If providers don't get serious about security soon, users will stop buying cloud services, Ponemon/CA survey states

Dark Reading Staff, Dark Reading

April 30, 2011

2 Min Read

Cloud services providers are not serious enough about security issues, and cloud services users are going to stop buying if those providers don't change their tune, according to a study published earlier this week.

The study, called "Security of Cloud Computing Providers" and conducted by Ponemon Institute with sponsorship by CA Technologies, indicates that cloud providers are more focused on cost and speed of deployment than on security. The majority of cloud providers (79 percent) allocate just 10 percent or less of IT resources to security or control-related activities.

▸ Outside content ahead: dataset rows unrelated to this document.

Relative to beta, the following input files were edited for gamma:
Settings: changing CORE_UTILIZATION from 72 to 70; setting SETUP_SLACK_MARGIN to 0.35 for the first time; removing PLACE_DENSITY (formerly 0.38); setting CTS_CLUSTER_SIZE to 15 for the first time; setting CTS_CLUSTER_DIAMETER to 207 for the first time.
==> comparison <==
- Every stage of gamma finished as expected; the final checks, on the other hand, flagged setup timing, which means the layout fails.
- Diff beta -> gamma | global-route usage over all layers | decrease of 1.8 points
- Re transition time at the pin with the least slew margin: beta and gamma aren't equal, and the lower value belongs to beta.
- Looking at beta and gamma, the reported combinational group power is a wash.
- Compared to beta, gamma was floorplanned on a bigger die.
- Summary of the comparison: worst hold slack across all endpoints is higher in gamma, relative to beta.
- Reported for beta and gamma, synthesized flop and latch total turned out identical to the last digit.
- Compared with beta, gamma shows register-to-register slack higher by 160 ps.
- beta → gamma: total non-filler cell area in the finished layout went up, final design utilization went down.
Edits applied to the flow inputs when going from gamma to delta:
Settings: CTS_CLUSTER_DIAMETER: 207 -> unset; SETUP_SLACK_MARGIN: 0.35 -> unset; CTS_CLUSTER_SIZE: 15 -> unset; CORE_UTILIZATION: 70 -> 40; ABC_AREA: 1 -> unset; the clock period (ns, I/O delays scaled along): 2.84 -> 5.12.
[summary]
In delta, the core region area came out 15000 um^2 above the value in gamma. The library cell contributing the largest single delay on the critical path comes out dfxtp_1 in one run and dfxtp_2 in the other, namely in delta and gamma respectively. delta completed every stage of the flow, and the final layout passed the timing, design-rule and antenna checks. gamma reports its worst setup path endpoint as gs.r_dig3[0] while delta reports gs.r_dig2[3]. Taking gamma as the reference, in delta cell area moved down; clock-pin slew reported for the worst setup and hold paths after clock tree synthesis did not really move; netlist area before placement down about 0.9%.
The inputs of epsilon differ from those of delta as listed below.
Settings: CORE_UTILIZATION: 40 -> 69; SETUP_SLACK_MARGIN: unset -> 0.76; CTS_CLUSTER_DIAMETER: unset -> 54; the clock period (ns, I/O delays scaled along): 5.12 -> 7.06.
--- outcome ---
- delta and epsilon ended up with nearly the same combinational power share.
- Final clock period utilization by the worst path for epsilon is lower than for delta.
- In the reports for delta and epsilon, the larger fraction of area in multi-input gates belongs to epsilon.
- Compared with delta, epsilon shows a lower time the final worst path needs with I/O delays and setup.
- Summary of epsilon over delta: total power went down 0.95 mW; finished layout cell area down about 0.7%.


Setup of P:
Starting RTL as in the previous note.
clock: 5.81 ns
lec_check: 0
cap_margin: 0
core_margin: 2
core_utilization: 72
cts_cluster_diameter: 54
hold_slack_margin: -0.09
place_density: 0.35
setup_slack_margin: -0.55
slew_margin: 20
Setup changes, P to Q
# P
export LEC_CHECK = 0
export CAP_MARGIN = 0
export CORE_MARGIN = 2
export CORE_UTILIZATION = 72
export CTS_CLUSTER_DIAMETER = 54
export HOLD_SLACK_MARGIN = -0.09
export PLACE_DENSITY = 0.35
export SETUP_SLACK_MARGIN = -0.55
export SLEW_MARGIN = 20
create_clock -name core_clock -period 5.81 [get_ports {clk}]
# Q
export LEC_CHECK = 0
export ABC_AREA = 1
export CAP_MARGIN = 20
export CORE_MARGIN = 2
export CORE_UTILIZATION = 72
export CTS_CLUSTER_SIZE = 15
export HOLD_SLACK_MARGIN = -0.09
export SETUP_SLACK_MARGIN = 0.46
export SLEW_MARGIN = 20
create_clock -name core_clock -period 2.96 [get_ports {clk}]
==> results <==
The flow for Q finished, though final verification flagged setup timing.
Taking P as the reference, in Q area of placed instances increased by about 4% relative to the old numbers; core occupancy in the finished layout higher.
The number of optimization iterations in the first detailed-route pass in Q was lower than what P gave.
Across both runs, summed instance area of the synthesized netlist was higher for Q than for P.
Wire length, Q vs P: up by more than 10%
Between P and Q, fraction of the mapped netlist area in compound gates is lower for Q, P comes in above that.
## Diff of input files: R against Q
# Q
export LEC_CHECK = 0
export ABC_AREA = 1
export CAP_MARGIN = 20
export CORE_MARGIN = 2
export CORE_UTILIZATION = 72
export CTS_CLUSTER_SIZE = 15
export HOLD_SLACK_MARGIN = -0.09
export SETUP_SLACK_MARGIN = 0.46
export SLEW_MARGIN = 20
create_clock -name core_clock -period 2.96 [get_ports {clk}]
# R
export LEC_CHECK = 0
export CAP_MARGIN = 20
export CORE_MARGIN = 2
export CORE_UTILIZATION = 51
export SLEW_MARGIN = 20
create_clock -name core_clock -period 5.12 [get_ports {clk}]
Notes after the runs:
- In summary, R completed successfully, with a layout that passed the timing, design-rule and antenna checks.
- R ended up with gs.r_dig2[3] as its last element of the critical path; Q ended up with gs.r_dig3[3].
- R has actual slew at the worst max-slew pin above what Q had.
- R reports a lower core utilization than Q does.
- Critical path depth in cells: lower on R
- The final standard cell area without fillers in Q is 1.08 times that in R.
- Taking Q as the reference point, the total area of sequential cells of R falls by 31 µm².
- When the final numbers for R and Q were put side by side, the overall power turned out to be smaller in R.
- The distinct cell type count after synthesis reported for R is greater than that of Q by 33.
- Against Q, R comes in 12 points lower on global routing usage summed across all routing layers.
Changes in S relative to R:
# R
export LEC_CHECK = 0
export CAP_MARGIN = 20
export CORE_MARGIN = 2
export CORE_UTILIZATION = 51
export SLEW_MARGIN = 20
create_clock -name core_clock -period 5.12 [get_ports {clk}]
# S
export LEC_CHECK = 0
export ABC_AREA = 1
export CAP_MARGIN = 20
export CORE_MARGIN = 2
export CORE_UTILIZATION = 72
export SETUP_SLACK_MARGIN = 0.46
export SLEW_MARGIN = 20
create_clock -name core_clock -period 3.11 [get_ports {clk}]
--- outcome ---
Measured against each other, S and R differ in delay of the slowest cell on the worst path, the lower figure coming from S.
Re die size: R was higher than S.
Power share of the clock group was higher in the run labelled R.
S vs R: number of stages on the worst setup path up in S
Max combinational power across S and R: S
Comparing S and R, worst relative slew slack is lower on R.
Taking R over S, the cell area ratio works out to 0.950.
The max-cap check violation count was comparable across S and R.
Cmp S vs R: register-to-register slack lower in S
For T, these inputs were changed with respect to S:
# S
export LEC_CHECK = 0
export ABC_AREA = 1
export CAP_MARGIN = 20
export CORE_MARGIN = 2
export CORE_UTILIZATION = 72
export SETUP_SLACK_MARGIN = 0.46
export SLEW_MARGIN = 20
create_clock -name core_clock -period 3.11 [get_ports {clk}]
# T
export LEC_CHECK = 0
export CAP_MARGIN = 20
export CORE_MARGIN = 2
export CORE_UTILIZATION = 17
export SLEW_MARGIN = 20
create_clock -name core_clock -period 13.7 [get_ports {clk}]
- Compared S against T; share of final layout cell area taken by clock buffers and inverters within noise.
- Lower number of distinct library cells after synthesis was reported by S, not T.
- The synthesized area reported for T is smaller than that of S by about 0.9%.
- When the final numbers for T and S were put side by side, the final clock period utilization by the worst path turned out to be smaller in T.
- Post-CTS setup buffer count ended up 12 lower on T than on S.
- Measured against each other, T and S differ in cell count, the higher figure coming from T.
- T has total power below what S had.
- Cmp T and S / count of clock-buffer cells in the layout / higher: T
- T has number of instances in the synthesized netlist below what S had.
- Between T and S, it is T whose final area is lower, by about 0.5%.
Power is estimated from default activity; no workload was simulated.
## processor
module processor
(
	input wire clk_i,
	input wire rst_i,
	input wire stall_i,
	output wire [31:0] addr_o,
	input wire [31:0] data_i,
	output wire [31:0] data_o,
	output wire [3:0] data_w_o,
	output wire [2:0] data_mode_o,
	input wire [7:0] extio_in,
	output wire [7:0] extio_out
);
	wire stall_cpu; wire mwait_cpu; wire irq_cpu; wire irq_ack_cpu; wire exception_cpu; wire data_b_cpu; wire data_h_cpu; wire data_access_cpu;
	wire [31:0] irq_vector_cpu; wire [31:0] inst_addr_cpu; wire [31:0] inst_in_cpu; wire [31:0] data_addr_cpu; wire [31:0] data_in_cpu; wire [31:0] data_out_cpu;
	wire [3:0] data_w_cpu;
	assign data_mode_o = {data_b_cpu,data_h_cpu,data_access_cpu};
	datapath core
	(
		.clock(clk_i),
		.reset(rst_i),
		.stall(stall_cpu),
		.mwait(mwait_cpu),
		.irq_vector(irq_vector_cpu),
		.irq(irq_cpu),
		.irq_ack(irq_ack_cpu),
		.exception(exception_cpu),
		.inst_addr(inst_addr_cpu),
		.inst_in(inst_in_cpu),
		.data_addr(data_addr_cpu),
		.data_in(data_in_cpu),
		.data_out(data_out_cpu),
		.data_w(data_w_cpu),
		.data_b(data_b_cpu),
		.data_h(data_h_cpu),
		.data_access(data_access_cpu)
	);
	interrupt_controller int_control
	(
		.clock(clk_i),
		.reset(rst_i),
		.stall(stall_i),
		.stall_cpu(stall_cpu),
		.mwait_cpu(mwait_cpu),
		.irq_vector_cpu(irq_vector_cpu),
		.irq_cpu(irq_cpu),
		.irq_ack_cpu(irq_ack_cpu),
		.exception_cpu(exception_cpu),
		.inst_addr_cpu(inst_addr_cpu),
		.inst_in_cpu(inst_in_cpu),
		.data_addr_cpu(data_addr_cpu),
		.data_in_cpu(data_in_cpu),
		.data_out_cpu(data_out_cpu),
		.data_w_cpu(data_w_cpu),
		.data_access_cpu(data_access_cpu),
		.addr_mem(addr_o),
		.data_read_mem(data_i),
		.data_write_mem(data_o),
		.data_we_mem(data_w_o),
		.extio_in(extio_in),
		.extio_out(extio_out)
	);
endmodule
Settings: LEC_CHECK=0, ABC_AREA=1, CAP_MARGIN=25, CELL_PAD_IN_SITES_GLOBAL_PLACEMENT=2, CORE_MARGIN=6, CORE_UTILIZATION=40, CTS_CLUSTER_DIAMETER=113, GPL_TIMING_DRIVEN=1, MAX_ROUTING_LAYER=met4, MIN_ROUTING_LAYER=met2, SETUP_SLACK_MARGIN=-0.52, SLEW_MARGIN=40; clock period 7.0 ns.
run.sh (not shown) runs the stock make flow with config.mk's settings and CLKGATE_MAP_FILE=.
The first run died in 5_1_grt (GRT-0116).
Edit:
CAP_MARGIN = 15   (was 25)
CELL_PAD_IN_SITES_DETAIL_PLACEMENT = 2   (was default)
CELL_PAD_IN_SITES_GLOBAL_PLACEMENT = 1   (was 2)
CORE_MARGIN = 2   (was 6)
CTS_CLUSTER_DIAMETER = default   (was 113)
GPL_TIMING_DRIVEN = default   (was 1)
MIN_ROUTING_LAYER = default   (was met2)
SETUP_SLACK_MARGIN = default   (was -0.52)
SLEW_MARGIN = 20   (was 40)
clock period = 12.0 ns   (was 7.0 ns; I/O delays follow)
Outcome:
- The new run ran to the end with no violations
- die size shrinks by about 4%
- area after synthesis is unchanged
- synthesized cell count is unchanged
Edit:
ABC_AREA = default   (was 1)
CAP_MARGIN = 20   (was 15)
CELL_PAD_IN_SITES_DETAIL_PLACEMENT = default   (was 2)
CELL_PAD_IN_SITES_GLOBAL_PLACEMENT = default   (was 1)
CORE_UTILIZATION = 66   (was 40)
clock period = 8.4 ns   (was 12.0 ns; I/O delays follow)
The new run failed in 5_1_grt; area after synthesis goes down by 2.4%; synthesized cell count goes down by 34%; die size goes down by 40%.
Edit:
CORE_UTILIZATION = 40   (was 66)
MAX_ROUTING_LAYER = default   (was met4)
clock period = 12.0 ns   (was 8.4 ns; I/O delays follow)
=> This time the run passed the timing, design-rule and antenna checks. Synthesized area is unchanged. Die size rises by about 64%. Synthesized cell count stays the same.
Edit:
ABC_AREA = 1   (was default)
CAP_MARGIN = 15   (was 20)
CELL_PAD_IN_SITES_DETAIL_PLACEMENT = 1   (was default)
CELL_PAD_IN_SITES_GLOBAL_PLACEMENT = 1   (was default)
CORE_ASPECT_RATIO = 0.77   (was default)
CORE_UTILIZATION = 38   (was 40)
GPL_ROUTABILITY_DRIVEN = 0   (was default)
GPL_TIMING_DRIVEN = 0   (was default)
HOLD_SLACK_MARGIN = 0.09   (was default)
MAX_ROUTING_LAYER = met4   (was default)
TNS_END_PERCENT = 90   (was default)
The changed run finished with negative setup slack left.
Core utilization drops by 1.4 points.
Wire length climbs by 39%.
Count of clock-buffer cells in the layout climbs by 13.
Total power climbs by 86%.
Sequential share of layout area drops by 1.7 points.
Sequential power climbs by about 5%.
Edit:
CAP_MARGIN = 20   (was 15)
CELL_PAD_IN_SITES_DETAIL_PLACEMENT = default   (was 1)
CORE_ASPECT_RATIO = default   (was 0.77)
CORE_UTILIZATION = 40   (was 38)
GPL_ROUTABILITY_DRIVEN = default   (was 0)
GPL_TIMING_DRIVEN = default   (was 0)
HOLD_SLACK_MARGIN = default   (was 0.09)
TNS_END_PERCENT = default   (was 90)
Effect: Now the flow produced a clean layout; power came out lower by roughly a tenth; clock skew goes up by 0.015 ns; setup slack improves by 0.42 ns; non-clock buffer count came out lower by 345; global-route usage goes down by 9.4 points; via count shrinks by roughly a tenth; final area shrinks by a few percent; die area is lower by a few percent; utilization goes up by 0.51 points.
No activity file was given, so power comes from the tool's default toggle rates.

Fewer than half of the service provider respondents agree or strongly agree that security is a priority.

"The focus on reduced cost and faster deployment may be sufficient for cloud providers now, but as organizations reach the point where increasingly sensitive data and applications are all that remains to migrate to the cloud, they will quickly reach an impasse," said Mike Denning, general manager, Security, CA Technologies, in a statement. "If the risk of breach outweighs potential cost savings and agility, we may reach a point of 'cloud stall' -- where cloud adoption slows or stops -- until organizations believe cloud security is as good as or better than enterprise security."

According to the survey, fewer than 20 percent of cloud providers across the U.S. and Europe view security as a competitive advantage. Fewer than 30 percent of respondents consider security as an important responsibility. Fewer than 27 percent of respondents feel their cloud services substantially protect and secure customer information.

The majority of cloud providers (69 percent) believe security is primarily the responsibility of the cloud user; by contrast, only 35 percent of cloud users believe security is their responsibility. Just 16 percent of cloud providers feel security is a shared responsibility, compared to 33 percent of cloud users.

Cloud providers and cloud users disagree widely on the degree to which they consider intellectual property (IP) too sensitive for the cloud. Sixty-eight percent of cloud users felt their IP was too risky for cloud use, compared to just 42 percent of cloud providers.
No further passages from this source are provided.